Source data:
**src/rtl/ahb_apb_bridge_ctrl.sv**
```systemverilog
// AHB-Lite slave front end that turns single AHB transfers into APB SETUP/ACCESS sequences.
// Optional macro PSLVERR_EN: an APB slave error completes the AHB transfer with an ERROR response.
module ahb_apb_bridge_ctrl #(
    parameter logic [31:0] BASE_ADDR = 32'h8000_0000,
    parameter int          NSLV      = 4,
    parameter int          SLV_SHIFT = 12,
    parameter int          TIMEOUT   = 16
) (
    input  logic            hclk,
    input  logic            hresetn,
    input  logic [31:0]     haddr,
    input  logic            hwrite,
    input  logic [1:0]      htrans,
    input  logic            hready_in,
    input  logic [31:0]     hwdata,
    output logic            hreadyout,
    output logic            hresp,
    output logic [31:0]     hrdata,
    output logic [31:0]     paddr,
    output logic [31:0]     pwdata,
    output logic            pwrite,
    output logic [NSLV-1:0] psel,
    output logic            penable,
    input  logic [31:0]     prdata,
    input  logic            pready,
    input  logic            pslverr
);

    localparam int TW    = (TIMEOUT > 1) ? $clog2(TIMEOUT) : 1;
    localparam int TLAST = (TIMEOUT > 0) ? TIMEOUT - 1 : 0;
    localparam logic [TW-1:0] TMO_LAST = TW'(TLAST);

    typedef enum logic [2:0] {
        S_IDLE, S_LATCH, S_SETUP, S_ACCESS, S_ERR1, S_ERR2
    } state_t;

    state_t          state;
    logic [NSLV-1:0] sel_q;
    logic [NSLV-1:0] sel_dec;
    logic [31:0]     off;
    logic [31:0]     slot;
    logic            addr_ok;
    logic            accept;
    logic [TW-1:0]   tmo_cnt;
    logic            tmo_hit;
    logic            slv_err;

`ifdef PSLVERR_EN
    assign slv_err = pslverr;
`else
    logic unused_pslverr;
    assign unused_pslverr = pslverr;
    assign slv_err        = 1'b0;
`endif

    always_comb begin
        off     = haddr - BASE_ADDR;
        slot    = off >> SLV_SHIFT;
        addr_ok = (haddr >= BASE_ADDR) && (slot < 32'(NSLV));
        accept  = hready_in && htrans[1];
        sel_dec = '0;
        for (int i = 0; i < NSLV; i++) begin
            sel_dec[i] = addr_ok && (slot == 32'(i));
        end
        tmo_hit = (TIMEOUT != 0) && (tmo_cnt == TMO_LAST) && !pready;
    end

    always_ff @(posedge hclk or negedge hresetn) begin
        if (!hresetn) begin
            state     <= S_IDLE;
            hreadyout <= 1'b1;
            hresp     <= 1'b0;
            hrdata    <= '0;
            paddr     <= '0;
            pwdata    <= '0;
            pwrite    <= 1'b0;
            psel      <= '0;
            penable   <= 1'b0;
            sel_q     <= '0;
            tmo_cnt   <= '0;
        end else begin
            case (state)
                S_IDLE: begin
                    hresp <= 1'b0;
                    if (accept) begin
                        hreadyout <= 1'b0;
                        if (addr_ok) begin
                            paddr  <= haddr;
                            pwrite <= hwrite;
                            sel_q  <= sel_dec;
                            state  <= S_LATCH;
                        end else begin
                            hresp <= 1'b1;
                            state <= S_ERR1;
                        end
                    end
                end
                // hwdata is valid in the first data-phase cycle, which is LATCH
                S_LATCH: begin
                    if (pwrite) pwdata <= hwdata;
                    psel  <= sel_q;
                    state <= S_SETUP;
                end
                S_SETUP: begin
                    penable <= 1'b1;
                    state   <= S_ACCESS;
                end
                S_ACCESS: begin
                    if (pready) begin
                        psel    <= '0;
                        penable <= 1'b0;
                        tmo_cnt <= '0;
                        if (slv_err) begin
                            hresp <= 1'b1;
                            state <= S_ERR1;
                        end else begin
                            if (!pwrite) hrdata <= prdata;
                            hreadyout <= 1'b1;
                            state     <= S_IDLE;
                        end
                    end else if (tmo_hit) begin
                        psel    <= '0;
                        penable <= 1'b0;
                        tmo_cnt <= '0;
                        hresp   <= 1'b1;
                        state   <= S_ERR1;
                    end else begin
                        tmo_cnt <= tmo_cnt + 1'b1;
                    end
                end
                // Two-cycle ERROR: first with hreadyout low, then high
                S_ERR1: begin
                    hreadyout <= 1'b1;
                    state     <= S_ERR2;
                end
                S_ERR2: begin
                    hresp <= 1'b0;
                    state <= S_IDLE;
                end
                default: begin
                    hreadyout <= 1'b1;
                    hresp     <= 1'b0;
                    psel      <= '0;
                    penable   <= 1'b0;
                    state     <= S_IDLE;
                end
            endcase
        end
    end

endmodule

```
**config.mk**
```make
export PLATFORM = sky130hd
export DESIGN_NAME = ahb_apb_bridge_ctrl
export DESIGN_NICKNAME = d
export VERILOG_FILES = /design/src/rtl/ahb_apb_bridge_ctrl.sv
export SDC_FILE = /design/constraint.sdc
export NUM_CORES = 1
export LEC_CHECK = 0
export ABC_AREA = 1
export CAP_MARGIN = 20
export CELL_PAD_IN_SITES_DETAIL_PLACEMENT = 1
export CELL_PAD_IN_SITES_GLOBAL_PLACEMENT = 2
export CORE_ASPECT_RATIO = 0.75
export CORE_MARGIN = 3
export CORE_UTILIZATION = 26
export CTS_BUF_LIST = sky130_fd_sc_hd__clkbuf_4 sky130_fd_sc_hd__clkbuf_8
export CTS_CLUSTER_DIAMETER = 150
export DETAILED_ROUTE_END_ITERATION = 8
export PLACE_DENSITY_LB_ADDON = 0.1
export SYNTH_ARGS = -nofsm -noshare
export SYNTH_HDL_FRONTEND = slang
export SYNTH_SLANG_ARGS = --single-unit
```
**constraint.sdc**
```tcl
create_clock -name hclk -period 1.7 [get_ports hclk]
set_input_delay 0.51 -clock hclk [delete_from_list [all_inputs] [get_ports hclk]]
set_output_delay 0.51 -clock hclk [all_outputs]
set_load 0.05 [all_outputs]
```
# --- Word level (Yosys, flattened, before mapping) ---
# Cells that the tools add are included.
word_totals:
  ff_bits: 115
  latchBits: 0
  ram_bits: 0
  romBits: 0
  word_cells: 77
  memories: 0
classes:
  addsub: 2
  mul: 0
  div: 0
  n_lt_le_gt_ge: 2
  n_eq_ne: 14
  shift: 0
  muxes: 21
  bitwise: 5
  reduce_logical: 22
ops:
  columns: ["operator", "n"]
  rows:
  - ["$eq A20 B2 Y1 const B", 2]
  - ["$ge A32 B32 Y1 const B", 1]
  - ["$logic_not A32 Y1", 1]
  - ["$sub A32 B32 Y32 const B", 1]
  - ["$eq A20 B1 Y1 const B", 1]
  - ["$lt A20 B3 Y1 const B", 1]
  - ["$mux W4", 4]
  - ["$pmux W3 S5", 1]
  - ["$mux W3", 4]
  - ["$pmux W4 S3", 1]
  - ["$reduce_and A3 Y1", 4]
  - ["$pmux W1 S3", 3]
  - ["$mux W1", 8]
  - ["$ne A2 B2 Y1 const B", 4]
  - ["$reduce_and A2 Y1", 4]
  - ["$reduce_or A4 Y1", 2]
  - ["$logic_and A1 B1 Y1", 7]
  - ["$eq A3 B2 Y1 const B", 2]
  - ["$eq A3 B3 Y1 const B", 2]
  - ["$reduce_or A3 Y1", 2]
  - ["$not A1 Y1", 5]
  - ["$add A4 B1 Y4 const B", 1]
  - ["$eq A4 B4 Y1 const B", 1]
  - ["$eq A3 B1 Y1 const B", 1]
  - ["3 further kinds", 3]

# --- Logic depth before layout (Yosys ltp) ---
# Gate-level depths: netlist of the first run.
logic_depth:
  word_depth: 6
  ltp_mapped: 9
  depth_no_buf: 9

# --- Least setup slack after synthesis of the first run ---
# No wires, ideal clock.
synth_timing:
  path_type: "input port to flip-flop"
  startpoint: "input port haddr[21]"
  endpoint: "register paddr[10]"
  setup_ns: 0.118
  arrival_time_ns: 1.450
  required_ns: 1.582
  setup_slack_ns: 0.132
  stages: 7
  cell_sequence: "nor2_1 > nand3_1 > nor2_2 > nand4_4 > buf_2 > nand2_1 > nand2_1"
synth_via:
  elab_chain_cells: 4
  word_cells_on_any_way: 5
  cone_classes: "add/sub (1); order compare (2); reduce/logical (2)"
synth_lines:
  columns: ["item", "line", "rtl"]
  rows:
  - ["start, declared", "11", "input logic [31:0] haddr,"]
  - ["$sub A32 B32 Y32", "57", "off = haddr - BASE_ADDR;"]
  - ["$lt A20 B3 Y1", "59", "addr_ok = (haddr >= BASE_ADDR) && (slot < 32'(NSLV));"]
  - ["$logic_and A1 B1 Y1 (*)", "59", null]
  - ["$reduce_and A3 Y1 (no source line) (*)", null, null]
  - ["end signal, assigned", "88", "paddr <= haddr;"]
  - ["end, declared", "19", "output logic [31:0] paddr,"]
# Every way passes the cells marked *; elsewhere a longest branch is shown, timed or not.
# A chain may end at the register's enable or synchronous reset.

# --- Worst setup path after layout of the first run ---
layout_timing:
  startpoint: "register hreadyout"
  endpoint: "output port hreadyout"
layout_lines:
  columns: ["item", "line", "rtl"]
  rows:
  - ["start, declared", "16", "output logic hreadyout,"]
  - ["start signal, assigned", "71", "hreadyout <= 1'b1;"]
  - ["start signal, assigned", "86", "hreadyout <= 1'b0;"]
  - ["start signal, assigned", "118", "hreadyout <= 1'b1;"]
# No word-level cell between the ends.

==> out/metrics.cfg, run 1 <==
[outcome]
run_status=completed

[power_and_ir_drop]
power_uw=12100
power_density_mw_per_mm2=1360
ir_drop_uv=925
internal-power_uw=7740
swShare=0.359
sequentialPowerShare=0.320
p_switching_uw=4340
p_comb_frac=0.432
clockPowerShare=0.248
power.leakage_uw=0.00428

[timing]
rsz0062_at_grt=no
setup_viol=0
clock.fmax_ghz=0.610
hold_viol=0
worst_pin_slew_ns=0.419
drv_slew=0
relSlewSlack=0.721
fin_crit_sh=0.964
fin_skew_ns=0.0126
fin_crit_ns=1.64

[critical_path]
slowest_delay_ns=0.56
worstPathCellList=buf_12
cp-end-kind=output pin
path_class=flop to output pin
reg2reg_from=state[1]
arrival_ns=1.13
r2r-end=sel_q[3]
slowest_stage=dfstp_2
ff2ff_path_depth=7
r2r_slack_ns=0.15
crit_required_ns=1.19
start_kind=flop
critPathTopFamily=flip-flops
path_max_fanout=2
crit_buf_inv=1

[detailed_routing]
drt_first_pass_iters=4
finalWirelength_um=13800
wl_met3_um=1080
ant_nets=0
highest_layer=met4
vias=3738
dr_wl_met2_um=6680
viasPerCell=4.17
wl_met1_um=5900
route.detailed.drc=0
wl_per_cell_um=15.4
drt_iter0_markers=155

[die]
start_util=0.268
core_area_mm2=0.0178
die_h_um=123
floorplan.rows=42
die_w_um=162
dieArea_mm2=0.0200
ioPinCount=208

[cts]
cts.sinks=115
path_clk_slew_ns=0.07
cts_tree=yes
cts_buffers=17
clkLatencyLatePin_ns=0.44
post_cts_buffers=0
cts-root-buf=clkbuf_8
htreeDepth=4
clockBufferDepth=2

[synthesis]
synth-seq-cells=115
synthCells=399
yosysWarnings=0
ys_types=28
async_flop_share=1.00
synth_common_cells=dfrtp_1 (114), nand2_1 (112), inv_1 (32)
netlist.area_leader.share=0.600
synth_edf_count=0
syn-cell-area_mm2=0.00475
synth.area.top_cells=dfrtp_1 (60%), mux2_4 (9.5%), nand2_1 (8.8%)
yosysTopAreaCell=dfrtp_1
synthFlopType=dfrtp_1
syn_area_per_cell_um2=11.9
syn-num-nets=504
synth_most_common_cell=dfrtp_1
ys_seq_area_frac=0.606

[placement]
dp_cells=863
port_buffers=205
dpl.hpwl_um=10300
gp_congestion=0.694

[finish]
syn_to_final_growth_pct=86.2
insertedDiodeCount=0
finalNonFillerCells=897
drive_gt1_frac=0.379
finalNetCount=747
fillerInstances=1866

[global_route]
grt_max_degree=73
track_usage=0.141
antenna_found_initial=0
overflow=0
grt_pass1_wl_um=21800
grt_pass1_vias=4137

[flow_run]
maxCapViolCount=0

[hold_path]
hold_path.class=primary input to async pin

-- registers in the layout, indices dropped and copies added (netlist names), 3 cells and up --
name,count
hrdata,32
tmo_cnt,4
pwdata,32
psel,4
state,3
sel_q,4
paddr,32
-- power by group through the flow --
stage / registers (uW) / logic, uW / clock network [uW]
after floorplan: 5190 / 1170 / 0
after global placement: 3890 / 5210 / 0
after detailed placement: 3910 / 5270 / 0
after CTS: 3880 / 5290 / 3100
after global routing: 3950 / 5480 / 3220
final: 3870 / 5220 / 2990
-- area by class of cell --
cell class / count / area (um^2) / share of cell area
inverters: 34 / 128 / 0.0144
clock buffers: 19 / 255 / 0.0288
well taps: 242 / 303 / 0.0342
clock inverters: 13 / 206 / 0.0233
flip-flops and latches: 115 / 2880 / 0.325
multi-input cells: 241 / 1700 / 0.192
repair buffers: 233 / 3380 / 0.382
-- layout by cell type (no fill, tap or decap), types with 2 or more instances in the layout --
cell type        count
nand2_1            112
dfrtp_1            112
buf_12             110
clkdlybuf4s50_1    100
inv_1               32
mux2_2              30
mux2_4              30
buf_4               22
clkbuf_8            18
nor2_1              17
nand3_1             12
o21ai_0              8
nor2_4               5
bufinv_16            5
clkinvlp_4           5
nor2_2               4
mux2_1               4
a21oi_1              4
inv_2                2
nor2_8               2
nand4_4              2
nand3_2              2
nand2_2              2
clkinv_2             2
dfrtp_2              2
-- stage by stage --
stage | worst slack (ns) | utilization | hold WS [ns] | area, um^2 | setup TNS [ns]
global route | 0.000267 | 0.498 | 0.421 | 8850 | 0
global placement | -0.348 | 0.470 | 0.342 | 8350 | -20.00
CTS | 0.0128 | 0.497 | 0.387 | 8820 | 0
detailed placement | -0.423 | 0.470 | 0.345 | 8350 | -22.24
floorplan | 0.132 | - | 0.214 | 4750 | 0
finish | 0.0612 | 0.498 | 0.430 | 8850 | 0
-- logic make-up after synthesis --
kind of cell	count (synthesis)	share of synthesized area
AO/OA/AOI/OAI	13	0.0142
XOR/XNOR	2	0.00368
adder cells (fa/ha/maj)	1	0.00263
buffers and inverters	44	0.0432
flip-flops	115	0.606
multiplexers	64	0.175
AND/OR/NAND/NOR	160	0.156
-- worst max-delay path by stage --
| stage | cells past startpoint | slack, ns | from | endpoint |
|---|---|---|---|---|
| after detailed placement | 9 | -0.42 | haddr[21] | paddr[3] |
| after global placement | 10 | -0.35 | haddr[31] | pwrite |
| after floorplan | 7 | 0.13 | haddr[21] | paddr[10] |
| after global routing | 10 | 0.0003 | haddr[31] | paddr[3] |
| final | 1 | 0.06 | hreadyout | hreadyout |
| after CTS | 1 | 0.01 | pwrite | pwrite |
-- routing by layer --
metal  vias to the layer above  track usage
li1                       1757            -
met2                       110        0.226
met1                      1859        0.171
met4                         0       0.0538
met5                         -            0
met3                        12       0.0596
-- repair_timing --
action,CTS,global route
setup endpoints to repair,0,29
gates resized for setup,0,7
hold buffers,1,0
endpoints found under the hold margin,5,0
Note: power is estimated with default switching activity, not from simulation.
==> run 2, diff against run 1 <==
Settings changed: CORE_UTILIZATION 26 to 40, DONT_BUFFER_PORTS from default to 1.
==> run 2 against run 1 <==
The flow now finishes with violations (negative hold slack); clock power is 9.0% lower; critical endpoint unchanged; first-iteration DRC count is 37% lower; register-to-register slack worse by 0.02 ns; combinational power is 75% lower; flip-flop and latch count stayed put; critical path depth is 1 lower; critical path type unchanged; non-clock buffer count is 223 lower; total power is 23% lower; global-route usage is 1.6 points higher; worst setup slack better by 0.017 ns; wire length is 26% lower; worst hold slack worse by 0.65 ns.
==> out/metrics.cfg, run 2 (synthesized netlist as in run 1, its figures left out) <==
[die]
die_h_um=100  ; -18%
core_area_mm2=0.0113  ; -37%
start_util=0.422  ; +0.154
ioPinCount=208  ; unchanged
floorplan.rows=33  ; -21%
dieArea_mm2=0.0132  ; -34%
die_w_um=132  ; -19%

[timing]
fin_crit_ns=1.62  ; -0.0167 ns
worst_pin_slew_ns=0.517  ; +0.0979 ns
rsz0062_at_grt=no
relSlewSlack=0.655  ; -0.0653
drv_slew=0  ; unchanged
setup_tns_ns=0  ; unchanged
fin_crit_sh=0.954  ; -0.00981
hold_viol=114  ; +114
setup_viol=0  ; unchanged
clock.fmax_ghz=0.616  ; +1.0%
holdWs_ns=-0.217  ; -0.648 ns
fin_skew_ns=0.0113  ; -0.00133 ns

[global_route]
track_usage=0.158  ; +0.0165
grt_max_degree=116  ; +59%
grt_pass1_vias=3133  ; -24%
antenna_found_initial=0  ; unchanged
overflow=0  ; unchanged
grt_pass1_wl_um=16400  ; -25%

[power_and_ir_drop]
p_comb_frac=0.142  ; -0.290
sequentialPowerShare=0.567  ; +0.247
ir_drop_uv=1130  ; +22%
clockPowerShare=0.291  ; +0.043
p_switching_uw=3690  ; -15%
swShare=0.394  ; +0.0350
power_uw=9360  ; -23%
power.leakage_uw=0.00286  ; -33%
power_density_mw_per_mm2=1730  ; +27%
internal-power_uw=5670  ; -27%

[hold_path]
hold_path.class=primary input to async pin

[flow_run]
maxCapViolCount=0  ; unchanged

[finish]
drive_gt1_frac=0.280  ; -0.0989
finish.utilization=0.479  ; -0.0193
fillerInstances=1199  ; -36%
reg_top3=hrdata: 32 flops, paddr: 32 flops, pwdata: 32 flops
final_cell_mix=dfrtp_1 (113), nand2_1 (112), inv_1 (31)
insertedDiodeCount=0  ; unchanged
finalNetCount=523  ; -30%
final_common_cell=dfrtp_1
syn_to_final_growth_pct=13.6

[detailed_routing]
vias=2865  ; -23%
route.detailed.drc=0  ; unchanged
wl_per_cell_um=17.5  ; +13%
ant_nets=0  ; unchanged
drt_iter0_markers=97  ; -37%
viasPerCell=4.89  ; +17%
finalWirelength_um=10200  ; -26%
drt_first_pass_iters=4  ; unchanged

[cts]
htreeDepth=4  ; unchanged
clkLatencyLatePin_ns=0.41  ; -0.03 ns
cts_buffers=17  ; unchanged
post_cts_buffers=0  ; unchanged
clockBufferDepth=2  ; unchanged
cts.sinks=115  ; unchanged
path_clk_slew_ns=0.07  ; about the same
cts-root-buf=clkbuf_8
cts_tree=yes

[placement]
dpl.hpwl_um=7330  ; -29%
port_buffers=0  ; -100%
gp_congestion=0.732  ; +5.5%

[outcome]
failed_checks=negative hold slack
run_status=finished with violations

[critical_path]
path_max_fanout=2  ; unchanged
cp-end-kind=output pin
crit_required_ns=1.19  ; about the same
path_class=flop to output pin
arrival_ns=1.11  ; -0.02 ns
start_kind=flop

-- run 2: final cells by class --
class | instances | area (um^2) | area share
repair buffers | 10 | 100 | 0.0185
well taps | 157 | 196 | 0.0364
multi-input cells | 240 | 1670 | 0.309
flip-flops and latches | 115 | 2880 | 0.533
clock buffers | 20 | 269 | 0.0498
inverters | 34 | 128 | 0.0236
clock inverters | 10 | 158 | 0.0292
-- run 2: final timing paths --
path                             end  slack (ns)  depth (start not counted)  startpoint
min                         paddr[9]       -0.22                          0     hresetn
max in group asynchronous  hreadyout        1.63                          0     hresetn
max reg2reg                hreadyout        0.13                          7    state[1]
max                        hreadyout        0.08                          0   hreadyout
min in group hclk           paddr[9]        0.20                          2    haddr[9]
min reg2reg                 sel_q[3]        0.49                          2    sel_q[3]
-- run 2: per-stage QoR --
step,area (um^2),setup WS [ns],std cells
6_report,5400,0.0779,586
5_1_grt,5400,0.00456,586
4_1_cts,5400,0.0356,586
3_5_place_dp,4970,-0.00930,556
3_3_place_gp,4970,0.0385,556
2_1_floorplan,4750,0.132,399
-- run 2: power by group through the flow --
stage	registers, uW	clock network [uW]	logic, uW
after floorplan	5190	0	1170
after global placement	5360	0	1280
after detailed placement	5350	0	1360
after CTS	5330	2820	1350
after global routing	5400	2990	1480
final	5310	2720	1330
-- run 2: what timing repair did --
action,CTS,global route
endpoints found under the setup margin,0,3
hold endpoints to repair,115,114
gates resized for setup,0,2
-- run 2: metal layers --
layer / vias up / track usage / part of all wire / routed length [um]
li1: 1310 / - / - / -
met1: 1417 / 0.191 / 0.41 / 4170
met2: 126 / 0.248 / 0.48 / 4940
met3: 12 / 0.0721 / 0.098 / 999
met4: 0 / 0.0605 / 0.013 / 131
met5: - / 0 / 0 / 0
-- run 2: worst reg2reg max path: cells and delay by family (launching register included) --
kind / cells / cell delay [ns]
buffers and inverters: 2 / 0.22
AND/OR/NAND/NOR: 3 / 0.43
flip-flops: 1 / 0.45
AO/OA/AOI/OAI: 2 / 0.41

Exercise brief: Give back exactly the lines of the listing above that run from the line with "relSlewSlack=0.721" to the line with "synth-seq-cells=115", inclusive.

Task result:
relSlewSlack=0.721
fin_crit_sh=0.964
fin_skew_ns=0.0126
fin_crit_ns=1.64

[critical_path]
slowest_delay_ns=0.56
worstPathCellList=buf_12
cp-end-kind=output pin
path_class=flop to output pin
reg2reg_from=state[1]
arrival_ns=1.13
r2r-end=sel_q[3]
slowest_stage=dfstp_2
ff2ff_path_depth=7
r2r_slack_ns=0.15
crit_required_ns=1.19
start_kind=flop
critPathTopFamily=flip-flops
path_max_fanout=2
crit_buf_inv=1

[detailed_routing]
drt_first_pass_iters=4
finalWirelength_um=13800
wl_met3_um=1080
ant_nets=0
highest_layer=met4
vias=3738
dr_wl_met2_um=6680
viasPerCell=4.17
wl_met1_um=5900
route.detailed.drc=0
wl_per_cell_um=15.4
drt_iter0_markers=155

[die]
start_util=0.268
core_area_mm2=0.0178
die_h_um=123
floorplan.rows=42
die_w_um=162
dieArea_mm2=0.0200
ioPinCount=208

[cts]
cts.sinks=115
path_clk_slew_ns=0.07
cts_tree=yes
cts_buffers=17
clkLatencyLatePin_ns=0.44
post_cts_buffers=0
cts-root-buf=clkbuf_8
htreeDepth=4
clockBufferDepth=2

[synthesis]
synth-seq-cells=115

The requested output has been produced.